[Task brief]
From the entries below, copy exactly the lines from the one that contains "Horizontal die dimension: run" through the one that contains "Non-clock buffer count in", both included, and only those.

───

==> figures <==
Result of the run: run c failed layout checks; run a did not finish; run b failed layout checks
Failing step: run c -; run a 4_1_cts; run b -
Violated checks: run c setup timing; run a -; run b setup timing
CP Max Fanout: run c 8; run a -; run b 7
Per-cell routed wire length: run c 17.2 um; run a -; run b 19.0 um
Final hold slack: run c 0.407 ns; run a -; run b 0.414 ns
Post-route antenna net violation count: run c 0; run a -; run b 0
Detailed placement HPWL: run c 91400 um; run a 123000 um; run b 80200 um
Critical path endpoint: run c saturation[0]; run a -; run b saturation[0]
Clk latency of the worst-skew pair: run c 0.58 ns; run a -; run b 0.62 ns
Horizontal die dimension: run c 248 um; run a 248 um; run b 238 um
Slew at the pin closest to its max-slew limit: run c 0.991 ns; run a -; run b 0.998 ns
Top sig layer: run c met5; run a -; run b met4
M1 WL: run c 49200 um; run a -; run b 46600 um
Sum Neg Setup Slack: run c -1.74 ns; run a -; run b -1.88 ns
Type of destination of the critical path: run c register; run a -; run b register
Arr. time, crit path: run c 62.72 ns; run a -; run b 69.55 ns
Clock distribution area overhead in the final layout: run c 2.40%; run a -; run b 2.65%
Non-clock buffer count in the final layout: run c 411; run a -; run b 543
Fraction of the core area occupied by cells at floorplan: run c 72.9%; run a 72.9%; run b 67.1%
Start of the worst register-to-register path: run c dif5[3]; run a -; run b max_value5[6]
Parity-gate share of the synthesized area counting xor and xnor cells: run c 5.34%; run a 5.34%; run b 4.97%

───

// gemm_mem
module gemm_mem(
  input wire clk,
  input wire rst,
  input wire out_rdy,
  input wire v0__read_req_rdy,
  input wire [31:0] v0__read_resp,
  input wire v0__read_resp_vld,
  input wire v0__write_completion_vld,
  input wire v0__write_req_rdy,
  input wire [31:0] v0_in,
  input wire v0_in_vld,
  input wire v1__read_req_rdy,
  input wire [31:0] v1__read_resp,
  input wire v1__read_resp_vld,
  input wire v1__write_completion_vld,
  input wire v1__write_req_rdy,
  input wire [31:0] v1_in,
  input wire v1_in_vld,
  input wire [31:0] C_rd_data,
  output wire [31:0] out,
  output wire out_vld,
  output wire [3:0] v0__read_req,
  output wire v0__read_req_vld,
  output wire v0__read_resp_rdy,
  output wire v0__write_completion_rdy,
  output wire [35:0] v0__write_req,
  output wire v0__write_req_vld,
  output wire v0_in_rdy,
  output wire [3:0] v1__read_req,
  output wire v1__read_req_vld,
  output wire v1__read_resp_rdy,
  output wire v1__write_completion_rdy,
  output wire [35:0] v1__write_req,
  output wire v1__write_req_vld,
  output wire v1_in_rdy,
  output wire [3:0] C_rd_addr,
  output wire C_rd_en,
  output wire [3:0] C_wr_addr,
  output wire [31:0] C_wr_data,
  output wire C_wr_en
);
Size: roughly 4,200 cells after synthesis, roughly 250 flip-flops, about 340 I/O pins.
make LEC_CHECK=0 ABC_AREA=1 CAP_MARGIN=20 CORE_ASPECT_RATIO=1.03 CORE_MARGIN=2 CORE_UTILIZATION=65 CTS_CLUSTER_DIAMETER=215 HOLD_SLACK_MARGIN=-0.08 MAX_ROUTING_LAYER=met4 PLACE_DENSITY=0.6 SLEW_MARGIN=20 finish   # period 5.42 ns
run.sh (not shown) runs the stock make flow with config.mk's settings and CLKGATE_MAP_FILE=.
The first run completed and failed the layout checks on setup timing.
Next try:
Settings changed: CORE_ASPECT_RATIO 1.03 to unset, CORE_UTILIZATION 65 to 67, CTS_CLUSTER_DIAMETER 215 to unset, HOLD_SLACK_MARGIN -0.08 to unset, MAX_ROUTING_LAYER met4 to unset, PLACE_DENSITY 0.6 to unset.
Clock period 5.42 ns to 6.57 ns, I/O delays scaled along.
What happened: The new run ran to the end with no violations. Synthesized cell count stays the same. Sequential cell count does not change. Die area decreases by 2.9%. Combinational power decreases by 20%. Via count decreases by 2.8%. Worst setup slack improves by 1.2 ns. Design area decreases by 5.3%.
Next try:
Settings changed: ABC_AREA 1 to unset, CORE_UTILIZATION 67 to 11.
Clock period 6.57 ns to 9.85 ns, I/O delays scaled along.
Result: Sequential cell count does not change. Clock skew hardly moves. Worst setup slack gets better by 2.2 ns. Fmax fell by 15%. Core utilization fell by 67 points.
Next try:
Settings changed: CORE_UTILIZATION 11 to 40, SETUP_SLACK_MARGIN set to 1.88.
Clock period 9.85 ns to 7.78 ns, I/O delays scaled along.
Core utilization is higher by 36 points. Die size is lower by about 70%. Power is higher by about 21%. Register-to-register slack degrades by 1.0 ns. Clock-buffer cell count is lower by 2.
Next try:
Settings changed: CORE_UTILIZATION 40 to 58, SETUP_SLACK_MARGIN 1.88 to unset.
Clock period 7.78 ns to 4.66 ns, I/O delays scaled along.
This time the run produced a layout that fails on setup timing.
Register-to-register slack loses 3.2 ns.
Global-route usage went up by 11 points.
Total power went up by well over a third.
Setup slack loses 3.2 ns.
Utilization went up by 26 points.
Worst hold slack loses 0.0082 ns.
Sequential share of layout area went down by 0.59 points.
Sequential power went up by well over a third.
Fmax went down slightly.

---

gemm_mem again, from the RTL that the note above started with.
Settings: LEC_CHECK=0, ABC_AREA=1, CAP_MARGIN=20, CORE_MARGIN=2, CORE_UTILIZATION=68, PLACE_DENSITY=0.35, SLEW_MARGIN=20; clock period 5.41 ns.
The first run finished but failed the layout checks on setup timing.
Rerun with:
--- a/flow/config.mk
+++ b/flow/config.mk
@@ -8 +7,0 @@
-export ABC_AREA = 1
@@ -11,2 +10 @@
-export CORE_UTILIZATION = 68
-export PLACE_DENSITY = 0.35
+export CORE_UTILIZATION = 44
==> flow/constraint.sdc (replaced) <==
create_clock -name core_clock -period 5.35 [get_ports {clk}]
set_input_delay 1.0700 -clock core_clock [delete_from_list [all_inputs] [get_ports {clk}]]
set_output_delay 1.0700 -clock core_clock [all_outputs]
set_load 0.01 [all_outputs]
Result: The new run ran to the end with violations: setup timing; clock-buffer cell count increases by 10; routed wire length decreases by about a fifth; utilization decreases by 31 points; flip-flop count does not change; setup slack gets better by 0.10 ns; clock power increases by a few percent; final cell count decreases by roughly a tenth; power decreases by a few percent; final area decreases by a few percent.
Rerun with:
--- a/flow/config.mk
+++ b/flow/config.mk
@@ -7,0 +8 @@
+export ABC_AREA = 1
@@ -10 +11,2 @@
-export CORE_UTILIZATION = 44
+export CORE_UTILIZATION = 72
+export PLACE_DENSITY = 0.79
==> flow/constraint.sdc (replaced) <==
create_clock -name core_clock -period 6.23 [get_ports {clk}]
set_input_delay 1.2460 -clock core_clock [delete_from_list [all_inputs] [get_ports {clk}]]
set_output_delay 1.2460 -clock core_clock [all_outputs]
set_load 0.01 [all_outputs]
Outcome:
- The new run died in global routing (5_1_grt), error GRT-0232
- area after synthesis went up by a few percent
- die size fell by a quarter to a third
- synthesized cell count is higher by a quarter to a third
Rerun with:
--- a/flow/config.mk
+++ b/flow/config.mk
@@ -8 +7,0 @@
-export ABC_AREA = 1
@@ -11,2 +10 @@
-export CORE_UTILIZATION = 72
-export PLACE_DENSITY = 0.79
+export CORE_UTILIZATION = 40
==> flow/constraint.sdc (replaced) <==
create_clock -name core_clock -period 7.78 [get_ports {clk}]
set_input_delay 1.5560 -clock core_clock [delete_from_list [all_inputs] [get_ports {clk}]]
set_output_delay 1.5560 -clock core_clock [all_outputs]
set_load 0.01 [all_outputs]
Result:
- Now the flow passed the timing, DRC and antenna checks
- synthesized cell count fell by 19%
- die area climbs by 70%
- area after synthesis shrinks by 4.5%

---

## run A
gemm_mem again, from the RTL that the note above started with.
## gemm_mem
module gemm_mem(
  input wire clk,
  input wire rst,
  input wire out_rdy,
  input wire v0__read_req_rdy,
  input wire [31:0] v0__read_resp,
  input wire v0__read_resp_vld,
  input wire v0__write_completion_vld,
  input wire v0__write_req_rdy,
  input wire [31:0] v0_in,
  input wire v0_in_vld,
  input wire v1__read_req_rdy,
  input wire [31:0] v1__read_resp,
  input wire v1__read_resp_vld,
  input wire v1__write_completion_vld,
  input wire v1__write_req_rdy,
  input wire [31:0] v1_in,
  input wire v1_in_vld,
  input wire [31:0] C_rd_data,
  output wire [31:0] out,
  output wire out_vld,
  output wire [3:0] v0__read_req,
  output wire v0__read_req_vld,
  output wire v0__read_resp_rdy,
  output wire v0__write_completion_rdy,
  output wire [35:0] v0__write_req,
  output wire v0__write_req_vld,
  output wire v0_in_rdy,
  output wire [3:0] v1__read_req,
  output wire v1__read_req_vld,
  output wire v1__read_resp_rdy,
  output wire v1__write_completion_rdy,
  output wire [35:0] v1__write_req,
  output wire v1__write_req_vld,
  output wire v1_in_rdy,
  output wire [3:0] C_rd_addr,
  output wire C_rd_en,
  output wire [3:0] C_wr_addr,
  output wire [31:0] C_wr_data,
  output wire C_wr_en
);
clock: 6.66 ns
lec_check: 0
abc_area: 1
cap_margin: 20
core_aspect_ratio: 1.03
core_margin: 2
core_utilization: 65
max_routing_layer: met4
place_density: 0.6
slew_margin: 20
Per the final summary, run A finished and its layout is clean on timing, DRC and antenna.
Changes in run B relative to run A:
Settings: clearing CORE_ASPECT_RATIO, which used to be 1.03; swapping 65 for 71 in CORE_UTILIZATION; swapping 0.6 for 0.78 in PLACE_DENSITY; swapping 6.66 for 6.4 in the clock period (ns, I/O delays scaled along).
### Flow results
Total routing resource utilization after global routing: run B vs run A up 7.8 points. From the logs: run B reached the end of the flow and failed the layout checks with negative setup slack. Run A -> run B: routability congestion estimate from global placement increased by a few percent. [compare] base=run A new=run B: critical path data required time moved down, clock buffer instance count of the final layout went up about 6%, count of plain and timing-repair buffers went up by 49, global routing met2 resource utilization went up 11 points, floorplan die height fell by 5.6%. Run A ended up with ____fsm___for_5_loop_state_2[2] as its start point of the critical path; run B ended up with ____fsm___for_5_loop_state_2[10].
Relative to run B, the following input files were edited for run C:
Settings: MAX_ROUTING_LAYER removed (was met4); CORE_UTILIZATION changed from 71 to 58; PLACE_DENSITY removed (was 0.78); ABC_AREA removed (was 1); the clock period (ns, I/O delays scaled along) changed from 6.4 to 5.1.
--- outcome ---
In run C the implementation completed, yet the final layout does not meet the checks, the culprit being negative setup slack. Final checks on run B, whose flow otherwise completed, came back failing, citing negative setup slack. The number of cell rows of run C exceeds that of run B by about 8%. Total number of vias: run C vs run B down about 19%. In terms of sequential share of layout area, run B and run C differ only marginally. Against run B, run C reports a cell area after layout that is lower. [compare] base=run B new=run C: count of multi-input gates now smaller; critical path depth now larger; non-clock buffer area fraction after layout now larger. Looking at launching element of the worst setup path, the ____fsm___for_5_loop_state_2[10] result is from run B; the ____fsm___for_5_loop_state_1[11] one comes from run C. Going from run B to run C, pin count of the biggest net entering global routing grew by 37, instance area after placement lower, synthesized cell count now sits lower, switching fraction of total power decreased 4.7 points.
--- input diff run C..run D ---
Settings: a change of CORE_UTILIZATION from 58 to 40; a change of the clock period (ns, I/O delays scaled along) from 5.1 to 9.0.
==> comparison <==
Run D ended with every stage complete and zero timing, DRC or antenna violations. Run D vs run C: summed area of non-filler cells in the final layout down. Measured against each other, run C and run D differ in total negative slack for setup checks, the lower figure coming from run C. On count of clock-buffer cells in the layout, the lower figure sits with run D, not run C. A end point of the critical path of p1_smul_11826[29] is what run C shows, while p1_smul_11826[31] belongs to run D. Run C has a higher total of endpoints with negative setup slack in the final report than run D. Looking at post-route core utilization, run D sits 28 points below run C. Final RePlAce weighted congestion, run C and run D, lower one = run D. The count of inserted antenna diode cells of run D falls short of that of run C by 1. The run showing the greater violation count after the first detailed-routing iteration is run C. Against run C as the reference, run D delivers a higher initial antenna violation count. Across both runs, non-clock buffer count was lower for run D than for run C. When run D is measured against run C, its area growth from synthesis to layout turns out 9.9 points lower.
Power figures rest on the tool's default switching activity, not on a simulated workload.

───

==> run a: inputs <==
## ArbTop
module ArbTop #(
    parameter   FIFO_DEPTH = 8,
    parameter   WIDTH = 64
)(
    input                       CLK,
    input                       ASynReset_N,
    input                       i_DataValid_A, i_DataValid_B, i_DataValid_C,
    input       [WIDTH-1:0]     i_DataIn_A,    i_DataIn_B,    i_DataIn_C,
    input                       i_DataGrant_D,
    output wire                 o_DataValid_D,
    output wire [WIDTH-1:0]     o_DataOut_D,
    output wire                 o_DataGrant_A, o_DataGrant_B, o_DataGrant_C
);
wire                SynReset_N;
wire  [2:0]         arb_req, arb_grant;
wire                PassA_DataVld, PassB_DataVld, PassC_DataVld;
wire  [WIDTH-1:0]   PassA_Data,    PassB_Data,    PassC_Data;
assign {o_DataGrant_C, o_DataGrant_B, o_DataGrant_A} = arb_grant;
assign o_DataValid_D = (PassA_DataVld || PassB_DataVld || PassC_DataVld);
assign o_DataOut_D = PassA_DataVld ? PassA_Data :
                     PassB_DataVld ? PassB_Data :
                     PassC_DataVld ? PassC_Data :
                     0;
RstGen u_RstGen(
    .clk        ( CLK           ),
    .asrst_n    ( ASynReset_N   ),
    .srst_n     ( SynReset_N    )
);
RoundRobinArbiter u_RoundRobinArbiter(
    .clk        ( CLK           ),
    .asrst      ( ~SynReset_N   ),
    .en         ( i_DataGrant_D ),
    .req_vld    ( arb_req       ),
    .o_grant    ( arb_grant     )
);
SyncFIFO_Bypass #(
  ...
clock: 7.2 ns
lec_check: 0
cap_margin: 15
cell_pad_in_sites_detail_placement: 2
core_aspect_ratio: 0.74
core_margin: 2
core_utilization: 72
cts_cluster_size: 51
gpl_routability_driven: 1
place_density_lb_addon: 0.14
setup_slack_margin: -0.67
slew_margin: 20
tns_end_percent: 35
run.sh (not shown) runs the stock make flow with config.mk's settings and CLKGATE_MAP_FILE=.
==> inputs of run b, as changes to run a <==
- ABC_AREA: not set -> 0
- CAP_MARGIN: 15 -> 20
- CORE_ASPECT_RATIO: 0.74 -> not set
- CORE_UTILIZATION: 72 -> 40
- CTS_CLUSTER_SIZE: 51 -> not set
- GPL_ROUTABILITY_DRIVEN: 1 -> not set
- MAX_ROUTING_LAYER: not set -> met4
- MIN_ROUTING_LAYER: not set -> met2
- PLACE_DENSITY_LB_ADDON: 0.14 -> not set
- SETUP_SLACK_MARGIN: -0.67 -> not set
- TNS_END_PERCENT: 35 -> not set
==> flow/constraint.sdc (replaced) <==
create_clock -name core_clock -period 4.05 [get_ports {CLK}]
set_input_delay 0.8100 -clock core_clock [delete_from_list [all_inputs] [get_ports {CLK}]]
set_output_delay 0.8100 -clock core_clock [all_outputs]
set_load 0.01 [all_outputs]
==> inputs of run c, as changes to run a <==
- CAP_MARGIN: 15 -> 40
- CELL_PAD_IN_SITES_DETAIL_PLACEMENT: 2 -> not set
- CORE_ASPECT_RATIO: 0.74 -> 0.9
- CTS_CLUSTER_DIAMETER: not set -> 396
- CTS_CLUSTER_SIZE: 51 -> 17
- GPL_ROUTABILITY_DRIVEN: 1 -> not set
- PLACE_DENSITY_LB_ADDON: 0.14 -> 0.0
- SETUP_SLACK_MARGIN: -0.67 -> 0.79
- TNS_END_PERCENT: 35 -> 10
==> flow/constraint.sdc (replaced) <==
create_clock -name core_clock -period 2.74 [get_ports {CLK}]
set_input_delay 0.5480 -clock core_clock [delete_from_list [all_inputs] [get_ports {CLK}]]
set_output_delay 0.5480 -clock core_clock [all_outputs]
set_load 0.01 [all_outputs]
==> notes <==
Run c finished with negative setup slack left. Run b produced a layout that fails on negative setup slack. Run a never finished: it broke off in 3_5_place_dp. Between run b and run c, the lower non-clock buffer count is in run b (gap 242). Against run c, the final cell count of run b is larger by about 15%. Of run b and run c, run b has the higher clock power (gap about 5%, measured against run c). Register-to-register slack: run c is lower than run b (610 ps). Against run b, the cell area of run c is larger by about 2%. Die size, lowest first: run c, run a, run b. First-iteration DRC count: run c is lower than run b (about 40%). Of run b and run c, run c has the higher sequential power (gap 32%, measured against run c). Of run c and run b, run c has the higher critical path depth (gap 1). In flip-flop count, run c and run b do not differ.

───

[Answer to this problem]
Horizontal die dimension: run c 248 um; run a 248 um; run b 238 um
Slew at the pin closest to its max-slew limit: run c 0.991 ns; run a -; run b 0.998 ns
Top sig layer: run c met5; run a -; run b met4
M1 WL: run c 49200 um; run a -; run b 46600 um
Sum Neg Setup Slack: run c -1.74 ns; run a -; run b -1.88 ns
Type of destination of the critical path: run c register; run a -; run b register
Arr. time, crit path: run c 62.72 ns; run a -; run b 69.55 ns
Clock distribution area overhead in the final layout: run c 2.40%; run a -; run b 2.65%
Non-clock buffer count in the final layout: run c 411; run a -; run b 543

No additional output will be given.